-- Brief --
Below are some records. Print exactly the lines between the one holding "- setup slack worse by 0.12 ns" and the one holding "seq_area_frac_synth: 0.3702", inclusive, and nothing else.

======== The data

Context: an optimization exercise on an open-source flow, tuned for small area and a short achievable clock period. The choices shown serve that exercise and are no tape-out recipe. Where RTL was checked, it was by simulation tests only, not by an equivalence proof against the original. Function not checked in run 2: the RTL went through the layout flow alone. Power figures rest on the tool's default switching activity, not on a simulated workload.

## flow/design.v (module list and top-level ports; edited modules follow where they fit)
// module efi_fa: 10 lines
// module efi_bsel: 10 lines
// module efi_bseln: 10 lines
// module efi_dot_product_accum: 2347 lines
// module efi_dot_product_accum_top: 27 lines
module efi_dot_product_accum_top (
   input  logic         clk0,
   input  logic         aclr0,
   input  logic         ena,
   input  logic         in_valid,
   input  logic         in_first,
   input  logic         in_last,
   input  logic [63:0]  ax,
   input  logic [63:0]  ay,
   output logic         out_valid,
   output logic [47:0]  result,
   output logic         out_overflow
);
  // ...
==> flow/flow/run.sh <==
#!/bin/bash
# The standard layout (the standard.sh, unchanged synthesis), with the
# port buffers that placement inserts made plain buf_1 cells instead of the
# delay buffers buffer_ports picks by default.
set -euo pipefail
export BUFFER_PORTS_ARGS="-buffer_cell sky130_fd_sc_hd__buf_1"
bash standard.sh > standard.log 2>&1
==> flow/standard.sh <==
#!/bin/bash
# synth_recipe.tcl (not shown) runs the flow's synth.tcl, then flattens the netlist and writes it again
# the make line also repeats each setting of config.mk as NAME=value (left out here)
make -C /OpenROAD-flow-scripts/flow DESIGN_CONFIG=/design/flow/config.mk WORK_HOME=/design/flow/orfs CLKGATE_MAP_FILE= SYNTH_SCRIPT=/design/flow/synth_recipe.tcl "${@:-finish}"
==> flow/config.mk <==
export PLATFORM = sky130hd
export DESIGN_NAME = efi_dot_product_accum_top
export DESIGN_NICKNAME = efi_dot_product_accum_top
export VERILOG_FILES = /design/flow/design.v
export SDC_FILE = /design/flow/constraint.sdc
export NUM_CORES = 4
export LEC_CHECK = 0
export ABC_AREA = 1
export CAP_MARGIN = 20
export CORE_MARGIN = 2
export CORE_UTILIZATION = 40
export CTS_BUF_LIST = sky130_fd_sc_hd__clkbuf_8
export CTS_CLUSTER_DIAMETER = 100
export CTS_CLUSTER_SIZE = 14
export SETUP_SLACK_MARGIN = 3.85
export SLEW_MARGIN = 20
export SYNTH_HIERARCHICAL = 1
==> flow/constraint.sdc <==
create_clock -name core_clock -period 7.5 [get_ports {clk0}]
set_input_delay 1.5000 -clock core_clock [delete_from_list [all_inputs] [get_ports {clk0}]]
set_output_delay 1.5000 -clock core_clock [all_outputs]
set_load 0.01 [all_outputs]
==> flow_summary.yaml, run 1 <==
cts:
  cts_resized: 1
  numCtsBuffers: 48
  cts_tree: "yes"
run_status:
  outcome: "timing/DRC/antenna clean"
sta:
  fin_ws_ns: 4.032
  period_share: 0.4624
  slew_headroom: 0.2373
  final.setup.tns_ns: 0
  hold_viol: 0
critical_path:
  crit_end: "u_core.r1[91]"
  start_kind: "register"
  r2r_cells: 5
yosys:
  syn-num-nets: 4428
  synth_most_common_cell: "xor2_1"
  yosysWarnings: 8
cells_and_area:
  nMultiInputCombCells: 2485
  ff_latch_area_um2: 16770
  num-nonclk-inverters: 259
  reg_top3: "u_core.r1 x197, u_core.r2 x65, u_core.axn_s0 x64"
  design.seq.count: 569
  fillers: 9931
place:
  pre_cts_ws_ns: 3.547
  dp.cells: 4934
detailed_routing:
  viasPerCell: 5.682
  remaining_drc_errors: 0
pwr:
  p_switching_uw: 9938
  p_sw_frac: 0.4422
  pg_comb_uw: 13700
==> run 2, diff against run 1 <==
--- a/flow/design.v
+++ b/flow/design.v
@@ -79,21 +79,28 @@
             y1 = ay[16*l + 2*j];
             y0 = (j == 0) ? 1'b0 : ay[16*l + 2*j - 1];
             bonen_d[8*l + j] = ~(y1 ^ y0);
             btwon_d[8*l + j] = ~((y2 & ~y1 & ~y0) | (~y2 & y1 & y0));
             bneg_d[8*l + j]  = y2;
          end
       end
    end
-   always_ff @(posedge clk0) if (ena) begin
-      axn_s0   <= ~ax;
-      bonen_s0 <= bonen_d;
-      btwon_s0 <= btwon_d;
-      bneg_s0  <= bneg_d;
+   always_ff @(posedge clk0 or posedge aclr0) begin
+      if (aclr0) begin
+         axn_s0   <= '1;
+         bonen_s0 <= '1;
+         btwon_s0 <= '1;
+         bneg_s0  <= '0;
+      end else if (ena) begin
+         axn_s0   <= ~ax;
+         bonen_s0 <= bonen_d;
+         btwon_s0 <= btwon_d;
+         bneg_s0  <= bneg_d;
+      end
    end
    logic [2:0] sb [0:3];    
    always_ff @(posedge clk0 or posedge aclr0) begin
       if (aclr0) begin
          sb[0] <= 3'b000;
          sb[1] <= 3'b000;
          sb[2] <= 3'b000;
          sb[3] <= 3'b000;
==> flow/flow/run.sh (replaced) <==
#!/bin/bash
# The standard layout (the standard.sh, unchanged synthesis), with the
# port buffers that placement inserts made plain buf_2 cells instead of the
# delay buffers buffer_ports picks by default.
set -euo pipefail
export BUFFER_PORTS_ARGS="-buffer_cell sky130_fd_sc_hd__buf_2"
bash standard.sh > standard.log 2>&1
==> run 2 against run 1 <==
Compared with the run above:
- power rose by 4.5%
- clock skew rose by 0.048 ns
- final cell count is 5.7% higher
- utilization hardly changed
- first-iteration DRC count is 6.6% lower
- maximum frequency down 3.4%
- setup slack worse by 0.12 ns
- final area rose by 1.5%
==> flow_summary.yaml, run 2 <==
floorplan:
  start_util: 0.4017
  rows: 121
  fp.dieW_um: 334.0
  core_area_um2: 108400
  io_pins: 184
  die_area_um2: 111500
  chipHeight_um: 334.0
critical_path:
  start_kind: "register"
  worst-setup-path-type: "reg2reg"
  cp.required_ns: 7.97
  slowest_delay_ns: 1.02
  timing.critical_path.mode_cell: "fa_1"
  crit_fanout: 18
  reg2reg_slack_ns: 3.91
  arrival_ns: 4.06
  path_buf_inv: 1
  critical-path-top-delay-family: "adder cells"
  cp-end-kind: "register"
  path_cells: "inv_1 > xor2_1 > fa_1 > fa_1 > fa_1"
  slowest_stage: "dfrtp_1"
yosys:
  synth_edf_count: 344
  seq_area_frac_synth: 0.3702
  synth_area_leaders: "fa_1 25%, edfxtp_1 24%, xor2_1 11%"
  yosys_most_used_dff: "edfxtp_1"
  avgSynthCellArea_um2: 10.99
  yosysWarnings: 8
  synth_commonest_cells: "561 x xor2_1, 533 x fa_1, 481 x nand2_1"
  synth_top_cell_area_share: 0.2450
  ys_ff_latch: 569
  yosys.area.top_type: "fa_1"
  netlist_instances: 3962
  synth_cell_types: 42
  async_flop_share: 0.3954
  synth_most_common_cell: "xor2_1"
  syn-num-nets: 4738
  synth_area_um2: 43550
cts:
  clk_path_buf_depth: 3
  root_buffer: "clkbuf_8"
  cts.sinks: 569
  numCtsBuffers: 50
  cts_resized: 0
  clock_insertion_delay_worst_skew_ns: 0.81
  holdBufCountCts: 0
  postCtsSetupRepairBufs: 0
  clk_pin_slew_ns: 0.09
  cts_tree: "yes"
  cts_htree_levels: 2
place:
  port_buffers: 183
  gp_congestion: 0.9504
  dp_hpwl_um: 97500
grt:
  antenna_found_initial: 1
  overflow: 0
  grtUsageMet1: 0.3361
  use_met2: 0.3441
  grt_pass1_vias: 29817
  use_met3: 0.06390
  grt.total_usage: 0.2312
  grt_pass1_wl_um: 195500
  busiest_layer: "met2"
  grt_max_degree: 149
min_path:
  hold_class: "reg2reg"
detailed_routing:
  wl_per_cell_um: 24.42
  remaining_drc_errors: 0
  dr_total_vias: 30146
  final_antenna_net_count: 0
  viasPerCell: 5.683
  firstDrtPassIters: 6
  wirelength_um: 129500
  drtIter0Drc: 3336
sta:
  fin_worst_skew_ns: 0.08916
  final.setup.tns_ns: 0
  period_share: 0.4787
  period_needed_ns: 3.590
  max_freq_mhz: 278.5
  finalSetupViolations: 0
  maxSlewViolCount: 0
  slew_headroom: 0.2195
  hold_viol: 0
  tightestPinTransition_ns: 1.171
  rsz0062_at_grt: "false"
cells_and_area:
  final_common_cell: "xor2_1"
  largest-register: "u_core.r1"
  area_delta_synth_final_pct: 5.453
  multi_input_area_um2: 25060
  fin_util: 0.4237
  fillers: 10243
  largest_reg_flops: 197
  most-common-layout-cells: "561 x xor2_1, 533 x fa_1, 481 x nand2_1"
  fin_nets: 4623
  ff_latch_area_um2: 16130
  reg_top3: "u_core.r1 x197, u_core.r2 x65, u_core.axn_s0 x64"
  drive_gt1_frac: 0.1152
pwr:
  p_leak_uw: 0.01891
  p_per_area_nw_per_um2: 511.5
  vdd_ir_drop_max_mv: 0.2278
run_status:
  outcome: "timing/DRC/antenna clean"
run:
  max-cap-violations: 0
## run 2: path summary, 6_finish.rpt
path,startpoint,to,cells after the start
hold reg to reg,u_core.r1[196],u_core.r2[64],0
max in group asynchronous,aclr0,u_core.bneg_s0[0],4
setup / recovery,u_core.bneg_s0[8],u_core.r1[101],5
min in group asynchronous,aclr0,u_core.sb[3][1],2
hold / removal,u_core.r1[196],u_core.r2[64],0
setup reg to reg,u_core.bneg_s0[8],u_core.r1[101],5
## run 2: kinds of logic (layout without fill, tap and decap cells)
kind of cell | Yosys count | count (layout) | share of synthesized area
xor+xnor | 581 | 581 | 0.1177
fa+ha+maj | 642 | 642 | 0.2763
compound gates | 791 | 791 | 0.1085
other cells | 0 | 2 | 0
buf+inv | 614 | 541 | 0.05459
simple gates | 765 | 765 | 0.07263
flops | 569 | 569 | 0.3702
## run 2: final cells by class
| cell class | count | share of cell area |
|---|---|---|
| sequential | 569 | 0.3512 |
| multi-input combinational | 2779 | 0.5456 |
| tap | 1414 | 0.03852 |
| timing repair buffer | 208 | 0.02460 |
| inverter | 239 | 0.01978 |
| antenna | 2 | 0.0001090 |
| clock inverter | 42 | 0.004632 |
| clock buffer | 52 | 0.01558 |
## run 2: per-layer routing
layer	vias to the layer above	routed length, µm
li1	13044	-
met1	15158	55790
met2	1701	55920
met3	243	14810
met4	0	3026
met5	-	0
## run 2: report_power, final
part	internal (µW)	switching, µW	total [µW]
Sequential	6120	1160	7280
Clock	667	1180	1850
Combinational	6230	8130	14400
## run 2: metrics by stage
| stage | power (µW) | instances | area [µm²] | hold WS, ns | worst slack, ns |
|---|---|---|---|---|---|
| global route | 25540 | 5304 | 45920 | 0.4411 | 3.858 |
| detailed placement | 21500 | 5209 | 44980 | 0.4054 | 3.378 |
| floorplan | 15940 | 3962 | 43550 | 0.4003 | 3.168 |
| CTS | 23350 | 5303 | 45910 | 0.4331 | 3.954 |
| global placement | 21040 | 5209 | 44980 | 0.4024 | 3.416 |
| finish | 23490 | 5305 | 45920 | 0.4271 | 3.910 |
## run 2: modules after synthesis (local to each module, per instance), a selection
module                 flip-flops and latches  cells  cell area, µm²  times used
efi_dot_product_accum                     569   3451           33320           1
efi_fa                                      0      1           20.02         511

## port drivers added, routing unchanged
In the flow no input, the clock included, has a driving cell. The finished layouts below were timed again as built, in two steps. Step 1 (the two cells are an assumption about what drives the block):
set clk [get_ports {clk0}]
set_driving_cell -lib_cell sky130_fd_sc_hd__clkbuf_16 $clk
set_driving_cell -lib_cell sky130_fd_sc_hd__buf_2 [delete_from_list [all_inputs] $clk]
Step 2 moves the port delays by t, midway between the first and last clock arrival at a register: inputs arrive t later, outputs are due t later. That takes back most of the time a late clock gives input paths. Three values: no drivers, after step 1, after step 2; two values: the first two.
| run | t, ns | setup slack, ns | worst slew at a driven data input, ns |
|---|---|---|---|
| run 1 | 0.803 | 4.032 / 4.032 / 3.558 | 0.05 |
| run 2 | 0.835 | 3.910 / 3.910 / 3.292 | 0.08 |
After both steps setup and hold are still met in every run listed. For run 2, which loses most, drivers alone change the setup slack by 0.000 ns; drivers and shift together by -0.618 ns.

================

-- Problem solution --
- setup slack worse by 0.12 ns
- final area rose by 1.5%
==> flow_summary.yaml, run 2 <==
floorplan:
  start_util: 0.4017
  rows: 121
  fp.dieW_um: 334.0
  core_area_um2: 108400
  io_pins: 184
  die_area_um2: 111500
  chipHeight_um: 334.0
critical_path:
  start_kind: "register"
  worst-setup-path-type: "reg2reg"
  cp.required_ns: 7.97
  slowest_delay_ns: 1.02
  timing.critical_path.mode_cell: "fa_1"
  crit_fanout: 18
  reg2reg_slack_ns: 3.91
  arrival_ns: 4.06
  path_buf_inv: 1
  critical-path-top-delay-family: "adder cells"
  cp-end-kind: "register"
  path_cells: "inv_1 > xor2_1 > fa_1 > fa_1 > fa_1"
  slowest_stage: "dfrtp_1"
yosys:
  synth_edf_count: 344
  seq_area_frac_synth: 0.3702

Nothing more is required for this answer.